## WHAT THE TASK REQUIRES
Return only those lines of the listing that hold the word "CHIP".

## RECORDS FOR PROCESSING
This is an optimization exercise on Yosys and OpenROAD, whose aim is small area, not a production implementation. The RTL was checked by simulation tests, not by an equivalence proof against the original design. Power is estimated from default activity; no workload was simulated.

==> 08-25 <==
==> flow/design.v <==
module CHIP(clk,
            rst_n,
            mem_wen_D,
            mem_addr_D,
            mem_wdata_D,
            mem_rdata_D,
            mem_addr_I,
            mem_rdata_I
    );
    input         clk, rst_n ;
    output        mem_wen_D  ;
    output [31:0] mem_addr_D ;
    output [31:0] mem_wdata_D;
    input  [31:0] mem_rdata_D;
    output [31:0] mem_addr_I ;
    input  [31:0] mem_rdata_I;
    wire [31:0] inst = {mem_rdata_I[7:0], mem_rdata_I[15:8], mem_rdata_I[23:16], mem_rdata_I[31:24]};
    wire [31:0] ldat = {mem_rdata_D[7:0], mem_rdata_D[15:8], mem_rdata_D[23:16], mem_rdata_D[31:24]};
    wire [4:0] rd  = inst[11:7];
    wire [4:0] rs1 = inst[19:15];
    wire [4:0] rs2 = inst[24:20];
    wire is_r    = inst[4];
    wire is_jal  = ~inst[4] &  inst[3];
    wire is_jalr = ~inst[4] & ~inst[3] &  inst[6] &  inst[2];
    wire is_beq  = ~inst[4] & ~inst[3] &  inst[6] & ~inst[2];
    wire is_sw   = ~inst[4] & ~inst[3] & ~inst[6] &  inst[5];
    wire is_lw   = ~inst[4] & ~inst[3] & ~inst[6] & ~inst[5];
    wire r_and   = inst[12];
    wire r_or    = ~inst[12] & inst[14];
    wire r_slt   = ~inst[12] & ~inst[14] & inst[13];
    wire r_sub   = ~inst[12] & ~inst[14] & ~inst[13] & inst[30];
    wire reg_we  = ~(is_sw | is_beq);
    reg  [29:0] pc;
    assign mem_addr_I = {pc, 2'b00};
    wire [991:0] rfv;
    wire [31:0] wd;
    wire [31:0] wdg = wd & {32{rst_n}};
    genvar gi;
    generate for (gi = 1; gi < 32; gi = gi + 1) begin : g_rf
        reg [31:0] r;
        wire we = ~rst_n | (reg_we & (rd == gi));
        always @(posedge clk) if (we) r <= wdg;
        assign rfv[gi*32-1 -: 32] = r;
    end endgenerate
    wire [31:1] s1, s2;
    wire [31:0] a, b;
    rf_dec u_dec1 (.sel(rs1), .oh(s1));
    rf_dec u_dec2 (.sel(rs2), .oh(s2));
    rf_rd  u_rd1  (.regs(rfv), .oh(s1), .q(a));
    rf_rd  u_rd2  (.regs(rfv), .oh(s2), .q(b));
    wire [29:0] imm_i = {{20{inst[31]}}, inst[31:22]};
    wire [29:0] imm_s = {{20{inst[31]}}, inst[31:25], inst[11:9]};
    wire [29:0] imm_b = {{20{inst[31]}}, inst[7], inst[30:25], inst[11:9]};
    wire [29:0] imm_j = {{12{inst[19]}}, inst[19:12], inst[20], inst[30:22]};
    wire pc_op = is_beq | is_jal;
    wire inv_b = is_r & ~r_and & ~r_or & (r_sub | r_slt);
    reg  [29:0] immw;
    always @(*) begin
        if (is_sw)       immw = imm_s;
        else if (is_beq) immw = imm_b;
        else if (is_jal) immw = imm_j;
        else             immw = imm_i;
    end
    wire [31:0] aop = pc_op ? {pc, 2'b00} : a;
    wire [31:0] bop = is_r ? (b ^ {32{inv_b}}) : {immw, 2'b00};
    wire [32:0] sum;
    bk_add32 u_add (.x(aop), .y(bop), .ci(inv_b), .s(sum));
    wire ltu = ~sum[32];
    wire eq = (a == b);
    wire [29:0] pinc = pc + 30'd1;
    wire jump = is_jal | is_jalr | (is_beq & eq);
    wire [29:0] pnext = jump ? sum[31:2] : pinc;
    reg [31:0] res;
    always @(*) begin
        if (~is_r) begin
            if (is_lw) res = ldat;
            else       res = {pinc, 2'b00};
        end else if (r_and) res = a & b;
        else if (r_or)      res = a | b;
        else if (r_slt)     res = {31'd0, ltu};
        else                res = sum[31:0];
    end
    assign wd = res;
    assign mem_wen_D   = is_sw;
    assign mem_addr_D  = {sum[31:2], 2'b00};
    assign mem_wdata_D = {b[7:0], b[15:8], b[23:16], b[31:24]};
    always @(posedge clk) begin
        if (!rst_n) pc <= 30'd0;
        else        pc <= pnext;
    end
endmodule
module bk_add32(x, y, ci, s);
    input  [31:0] x, y;
    input         ci;
    output [32:0] s;
    reg [31:0] g, p, G, P;
    integer i, d;
    always @(*) begin
        g = x & y;
        p = x ^ y;
        G = g;
        P = p;
        G[0] = g[0] | (p[0] & ci);
        for (d = 1; d < 32; d = d * 2)
            for (i = 2*d-1; i < 32; i = i + 2*d) begin
                G[i] = G[i] | (P[i] & G[i-d]);
                P[i] = P[i] & P[i-d];
            end
        for (d = 8; d >= 1; d = d / 2)
            for (i = 3*d-1; i < 32; i = i + 2*d) begin
                G[i] = G[i] | (P[i] & G[i-d]);
                P[i] = P[i] & P[i-d];
            end
    end
    assign s = {G[31], p ^ {G[30:0], ci}};
endmodule
module rf_dec(sel, oh);
    input  [4:0]  sel;
    output [31:1] oh;
    genvar i;
    generate for (i = 1; i < 32; i = i + 1) begin : g
        assign oh[i] = (sel == i);
    end endgenerate
endmodule
module rf_rd(regs, oh, q);
    input  [991:0] regs;
    input  [31:1]  oh;
    output [31:0]  q;
    genvar i, j;
    generate for (i = 0; i < 32; i = i + 1) begin : g_bit
        wire [10:0] t;
        for (j = 0; j < 10; j = j + 1) begin : grp
            rf_ao3 u (.a(regs[(3*j+1)*32+i-32]), .sa(oh[3*j+1]),
                      .b(regs[(3*j+2)*32+i-32]), .sb(oh[3*j+2]),
                      .c(regs[(3*j+3)*32+i-32]), .sc(oh[3*j+3]), .y(t[j]));
        end
        assign t[10] = ~(regs[31*32+i-32] & oh[31]);
        assign q[i] = ~(&t);
    end endgenerate
endmodule
module rf_ao3(a, sa, b, sb, c, sc, y);
    input  a, sa, b, sb, c, sc;
    output y;
    assign y = ~((a & sa) | (b & sb) | (c & sc));
endmodule
==> flow/run.sh <==
#!/bin/bash
# synth_recipe.tcl (not shown) runs the flow's synth.tcl, then flattens the netlist and writes it again
# the make line also repeats each setting of config.mk as NAME=value (left out here)
make -C /OpenROAD-flow-scripts/flow DESIGN_CONFIG=/design/flow/config.mk WORK_HOME=/design/flow/orfs CLKGATE_MAP_FILE= SYNTH_SCRIPT=/design/flow/synth_recipe.tcl finish
==> flow/config.mk <==
export PLATFORM = sky130hd
export DESIGN_NAME = CHIP
export DESIGN_NICKNAME = CHIP
export VERILOG_FILES = /design/flow/design.v
export SDC_FILE = /design/flow/constraint.sdc
export NUM_CORES = 4
export LEC_CHECK = 0
export CAP_MARGIN = 20
export CORE_MARGIN = 2
export CORE_UTILIZATION = 55
export PLACE_DENSITY = 0.65
export SLEW_MARGIN = 20
export SYNTH_HIERARCHICAL = 1
export SYNTH_MINIMUM_KEEP_SIZE = 0
==> flow/constraint.sdc <==
create_clock -name core_clock -period 14.0 [get_ports {clk}]
set_input_delay 2.8000 -clock core_clock [delete_from_list [all_inputs] [get_ports {clk}]]
set_output_delay 2.8000 -clock core_clock [all_outputs]
set_load 0.01 [all_outputs]
==> 11-22: changes against 08-25 <==
--- a/flow/design.v
+++ b/flow/design.v
@@ -36,3 +36,2 @@
     wire [31:0] wd;
-    wire [31:0] wdg = wd & {32{rst_n}};
     genvar gi;
@@ -41,3 +40,3 @@
         wire we = ~rst_n | (reg_we & (rd == gi));
-        always @(posedge clk) if (we) r <= wdg;
+        always @(posedge clk) if (we) r <= wd;
         assign rfv[gi*32-1 -: 32] = r;
@@ -58,3 +57,4 @@
     always @(*) begin
-        if (is_sw)       immw = imm_s;
+        if (is_r)        immw = {30{inv_b}};
+        else if (is_sw)  immw = imm_s;
         else if (is_beq) immw = imm_b;
@@ -64,3 +64,3 @@
     wire [31:0] aop = pc_op ? {pc, 2'b00} : a;
-    wire [31:0] bop = is_r ? (b ^ {32{inv_b}}) : {immw, 2'b00};
+    wire [31:0] bop = (b & {32{is_r}}) ^ {immw, {2{inv_b}}};
     wire [32:0] sum;
@@ -69,15 +69,23 @@
     wire eq = (a == b);
-    wire [29:0] pinc = pc + 30'd1;
+    reg  [29:0] pinc;
+    reg         pcy;
+    integer n;
+    always @(*) begin
+        pcy = 1'b1;
+        for (n = 0; n < 30; n = n + 1) begin
+            pinc[n] = pc[n] ^ pcy;
+            pcy = pcy & pc[n];
+        end
+    end
     wire jump = is_jal | is_jalr | (is_beq & eq);
     wire [29:0] pnext = jump ? sum[31:2] : pinc;
-    reg [31:0] res;
-    always @(*) begin
-        if (~is_r) begin
-            if (is_lw) res = ldat;
-            else       res = {pinc, 2'b00};
-        end else if (r_and) res = a & b;
-        else if (r_or)      res = a | b;
-        else if (r_slt)     res = {31'd0, ltu};
-        else                res = sum[31:0];
-    end
+    wire sel_ld  = rst_n & is_lw;
+    wire sel_lnk = rst_n & (is_jal | is_jalr);
+    wire sel_sum = rst_n & is_r & ~r_and & ~r_or & ~r_slt;
+    wire sel_and = rst_n & is_r & (r_and | r_or);
+    wire sel_or  = rst_n & is_r & r_or;
+    wire sel_slt = rst_n & is_r & r_slt;
+    wire [31:0] res = (ldat & {32{sel_ld}}) | ({pinc, 2'b00} & {32{sel_lnk}}) |
+                      (sum[31:0] & {32{sel_sum}}) | (a & b & {32{sel_and}}) |
+                      ((a ^ b) & {32{sel_or}}) | {31'd0, ltu & sel_slt};
     assign wd = res;
==> flow/flow/run.sh (new file) <==
#!/bin/bash
# Layout flow: the standard layout (standard.sh) with three changes.
#  1. Synthesis: the standard flow's own synthesis script (synth_recipe.tcl, which sources
#     ORFS's synth.tcl) run unchanged except that ABC technology mapping uses
#     flow/abc_area.script, an area-oriented mapping script, instead of ORFS's
#     speed script. Register mapping (dfflibmap), -nofsm -noshare, flattening
#     and renaming are untouched, so the registers are the standard ones.
#  2. Clock tree: clkbuf_16 only, larger sink clusters, no dummy loads.
#  3. Port buffers: every input and output port still gets a buffer, of the
#     smallest buffer cell (buf_1) instead of the flow's default pick.
# Each tool's full output is in orfs/logs/; make's own output goes to flow_make.log.
set -euo pipefail
W=$(pwd)
ABC="$W/flow/abc_area.script"
# copy of ORFS synth.tcl whose only change is the ABC script in abc_args
sed "s|^source \$::env(SCRIPTS_DIR)/synth_preamble.tcl\$|&\nset abc_args [lreplace \$abc_args 1 1 $ABC]\nputs \"flow: ABC script $ABC\"|" \
  "$FLOW_HOME/scripts/synth.tcl" > "$W/flow_synth_core.tcl"
grep -q "flow: ABC script" "$W/flow_synth_core.tcl"
# synth_recipe.tcl with synth.tcl replaced by that copy
sed "s|\$::env(SCRIPTS_DIR)/synth.tcl|$W/flow_synth_core.tcl|" "$W/synth_recipe.tcl" > "$W/flow_synth.tcl"
grep -q "flow_synth_core.tcl" "$W/flow_synth.tcl"
bash standard.sh \
  "SYNTH_SCRIPT=$W/flow_synth.tcl" \
  "CTS_ARGS=-sink_clustering_enable -repair_clock_nets -dont_use_dummy_load -buf_list sky130_fd_sc_hd__clkbuf_16 -sink_clustering_size 25 -sink_clustering_max_diameter 60" \
  "BUFFER_PORTS_ARGS=-buffer_cell sky130_fd_sc_hd__buf_1" \
  finish > flow_make.log 2>&1
==> flow/flow/abc_area.script (new file) <==
&get -n
&st
&dch -f
&nf -R 1000 -a
&st
&syn2
&dch -f
&nf -R 1000 -a
&put
buffer -c
topo
stime -c
upsize -c
dnsize -c
==> flow/standard.sh (new file) <==
#!/bin/bash
# synth_recipe.tcl (not shown) runs the flow's synth.tcl, then flattens the netlist and writes it again
# the make line also repeats each setting of config.mk as NAME=value (left out here)
make -C /OpenROAD-flow-scripts/flow DESIGN_CONFIG=/design/flow/config.mk WORK_HOME=/design/flow/orfs CLKGATE_MAP_FILE= SYNTH_SCRIPT=/design/flow/synth_recipe.tcl "${@:-finish}"
--- a/flow/config.mk
+++ b/flow/config.mk
@@ -10,3 +10,3 @@
 export CORE_UTILIZATION = 55
-export PLACE_DENSITY = 0.65
+export PLACE_DENSITY = 0.8
 export SLEW_MARGIN = 20
removed: flow/run.sh
==> 10-18: changes against 08-25 <==
--- a/flow/design.v
+++ b/flow/design.v
@@ -36,3 +36,2 @@
     wire [31:0] wd;
-    wire [31:0] wdg = wd & {32{rst_n}};
     genvar gi;
@@ -41,3 +40,3 @@
         wire we = ~rst_n | (reg_we & (rd == gi));
-        always @(posedge clk) if (we) r <= wdg;
+        always @(posedge clk) if (we) r <= wd;
         assign rfv[gi*32-1 -: 32] = r;
@@ -58,3 +57,4 @@
     always @(*) begin
-        if (is_sw)       immw = imm_s;
+        if (is_r)        immw = {30{inv_b}};
+        else if (is_sw)  immw = imm_s;
         else if (is_beq) immw = imm_b;
@@ -64,3 +64,3 @@
     wire [31:0] aop = pc_op ? {pc, 2'b00} : a;
-    wire [31:0] bop = is_r ? (b ^ {32{inv_b}}) : {immw, 2'b00};
+    wire [31:0] bop = (b & {32{is_r}}) ^ {immw, {2{inv_b}}};
     wire [32:0] sum;
@@ -69,15 +69,23 @@
     wire eq = (a == b);
-    wire [29:0] pinc = pc + 30'd1;
+    reg  [29:0] pinc;
+    reg         pcy;
+    integer n;
+    always @(*) begin
+        pcy = 1'b1;
+        for (n = 0; n < 30; n = n + 1) begin
+            pinc[n] = pc[n] ^ pcy;
+            pcy = pcy & pc[n];
+        end
+    end
     wire jump = is_jal | is_jalr | (is_beq & eq);
     wire [29:0] pnext = jump ? sum[31:2] : pinc;
-    reg [31:0] res;
-    always @(*) begin
-        if (~is_r) begin
-            if (is_lw) res = ldat;
-            else       res = {pinc, 2'b00};
-        end else if (r_and) res = a & b;
-        else if (r_or)      res = a | b;
-        else if (r_slt)     res = {31'd0, ltu};
-        else                res = sum[31:0];
-    end
+    wire sel_ld  = rst_n & is_lw;
+    wire sel_lnk = rst_n & (is_jal | is_jalr);
+    wire sel_sum = rst_n & is_r & ~r_and & ~r_or & ~r_slt;
+    wire sel_and = rst_n & is_r & (r_and | r_or);
+    wire sel_or  = rst_n & is_r & r_or;
+    wire sel_slt = rst_n & is_r & r_slt;
+    wire [31:0] res = (ldat & {32{sel_ld}}) | ({pinc, 2'b00} & {32{sel_lnk}}) |
+                      (sum[31:0] & {32{sel_sum}}) | (a & b & {32{sel_and}}) |
+                      ((a ^ b) & {32{sel_or}}) | {31'd0, ltu & sel_slt};
     assign wd = res;
==> flow/flow/run.sh (new file) <==
#!/bin/bash
# Layout flow: the standard layout (standard.sh) with three changes.
#  1. Synthesis: the standard flow's own synthesis script (synth_recipe.tcl, which sources
#     ORFS's synth.tcl) run unchanged except that ABC technology mapping uses
#     flow/abc_area.script, an area-oriented mapping script, instead of ORFS's
#     speed script. Register mapping (dfflibmap), -nofsm -noshare, flattening
#     and renaming are untouched, so the registers are the standard ones.
#  2. Clock tree: clkbuf_16 only, larger sink clusters, no dummy loads.
#  3. Port buffers: every input and output port still gets a buffer, of the
#     smallest buffer cell (buf_1) instead of the flow's default pick.
# Each tool's full output is in orfs/logs/; make's own output goes to flow_make.log.
set -euo pipefail
W=$(pwd)
ABC="$W/flow/abc_area.script"
# copy of ORFS synth.tcl whose only change is the ABC script in abc_args
sed "s|^source \$::env(SCRIPTS_DIR)/synth_preamble.tcl\$|&\nset abc_args [lreplace \$abc_args 1 1 $ABC]\nputs \"flow: ABC script $ABC\"|" \
  "$FLOW_HOME/scripts/synth.tcl" > "$W/flow_synth_core.tcl"
grep -q "flow: ABC script" "$W/flow_synth_core.tcl"
# synth_recipe.tcl with synth.tcl replaced by that copy
sed "s|\$::env(SCRIPTS_DIR)/synth.tcl|$W/flow_synth_core.tcl|" "$W/synth_recipe.tcl" > "$W/flow_synth.tcl"
grep -q "flow_synth_core.tcl" "$W/flow_synth.tcl"
bash standard.sh \
  "SYNTH_SCRIPT=$W/flow_synth.tcl" \
  "CTS_ARGS=-sink_clustering_enable -repair_clock_nets -dont_use_dummy_load -buf_list sky130_fd_sc_hd__clkbuf_16 -sink_clustering_size 25 -sink_clustering_max_diameter 60" \
  "BUFFER_PORTS_ARGS=-buffer_cell sky130_fd_sc_hd__buf_1" \
  finish > flow_make.log 2>&1
==> flow/flow/abc_area.script (new file) <==
&get -n
&st
&dch -f
&nf -R 1000 -a
&st
&syn2
&dch -f
&nf -R 1000 -a
&put
buffer -c
topo
stime -c
upsize -c
dnsize -c
==> flow/standard.sh (new file) <==
#!/bin/bash
# synth_recipe.tcl (not shown) runs the flow's synth.tcl, then flattens the netlist and writes it again
# the make line also repeats each setting of config.mk as NAME=value (left out here)
make -C /OpenROAD-flow-scripts/flow DESIGN_CONFIG=/design/flow/config.mk WORK_HOME=/design/flow/orfs CLKGATE_MAP_FILE= SYNTH_SCRIPT=/design/flow/synth_recipe.tcl "${@:-finish}"
removed: flow/run.sh
==> comparison <==
- Between 08-25 and 10-18, the lower die area is in 10-18 (gap 3.7%, measured against 10-18).
- Clock skew, highest first: 10-18, 11-22, 08-25.
- Critical path depth: 10-18 > 11-22 > 08-25.
- In 08-25 the synthesized area is higher than in 10-18, by 3.8%.
- Between 11-22 and 10-18, the lower register-to-register slack is in 10-18 (gap 0.11 ns).
- Clock-buffer cell count, highest first: 08-25, 10-18, 11-22.
- Between 10-18 and 08-25, the lower power is in 10-18 (gap 14%, measured against 08-25).
- The highest non-clock buffer count belongs to 08-25, the lowest to 11-22.
- Between 08-25 and 11-22, the lower final cell count is in 11-22 (gap about 11%, measured against 11-22).
- Flip-flop and latch count is the same in 08-25 and 10-18.

==> separate check: timing with driven ports <==
The flow's constraints put no driver on any port. The routed layouts listed below were extracted and timed again, unchanged, in two steps.
Step 1 (the two cells are an assumption about what drives the block):
set clk [get_ports {clk}]
set_driving_cell -lib_cell sky130_fd_sc_hd__clkbuf_16 $clk
set_driving_cell -lib_cell sky130_fd_sc_hd__buf_2 [delete_from_list [all_inputs] $clk]
Step 2 times the ports against the registers' clock, not the clock port: input delays grow and output delays shrink by t, the midpoint of the rising clock arrivals with the driver on.
a / b / c = ideal ports / drivers / drivers and shift; a / b = the first two.
| run | t (ns) | slack for setup (ns) | latest minus earliest clock arrival (ns) |
|---|---|---|---|
| 08-25 | 0.754 | 1.297 / 1.262 / 1.262 | 0.035 / 0.035 |
| 11-22 | 0.725 | 1.306 / 1.207 / 1.207 | 0.063 / 0.064 |
| 10-18 | 0.704 | 1.234 / 1.096 / 1.096 | 0.069 / 0.069 |
After both steps every run listed still meets setup and hold. The setup slack of 10-18, which loses most, moves by -0.138 ns with the drivers and by -0.138 ns with both steps.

## WORKED SOLUTION
module CHIP(clk,
export DESIGN_NAME = CHIP
export DESIGN_NICKNAME = CHIP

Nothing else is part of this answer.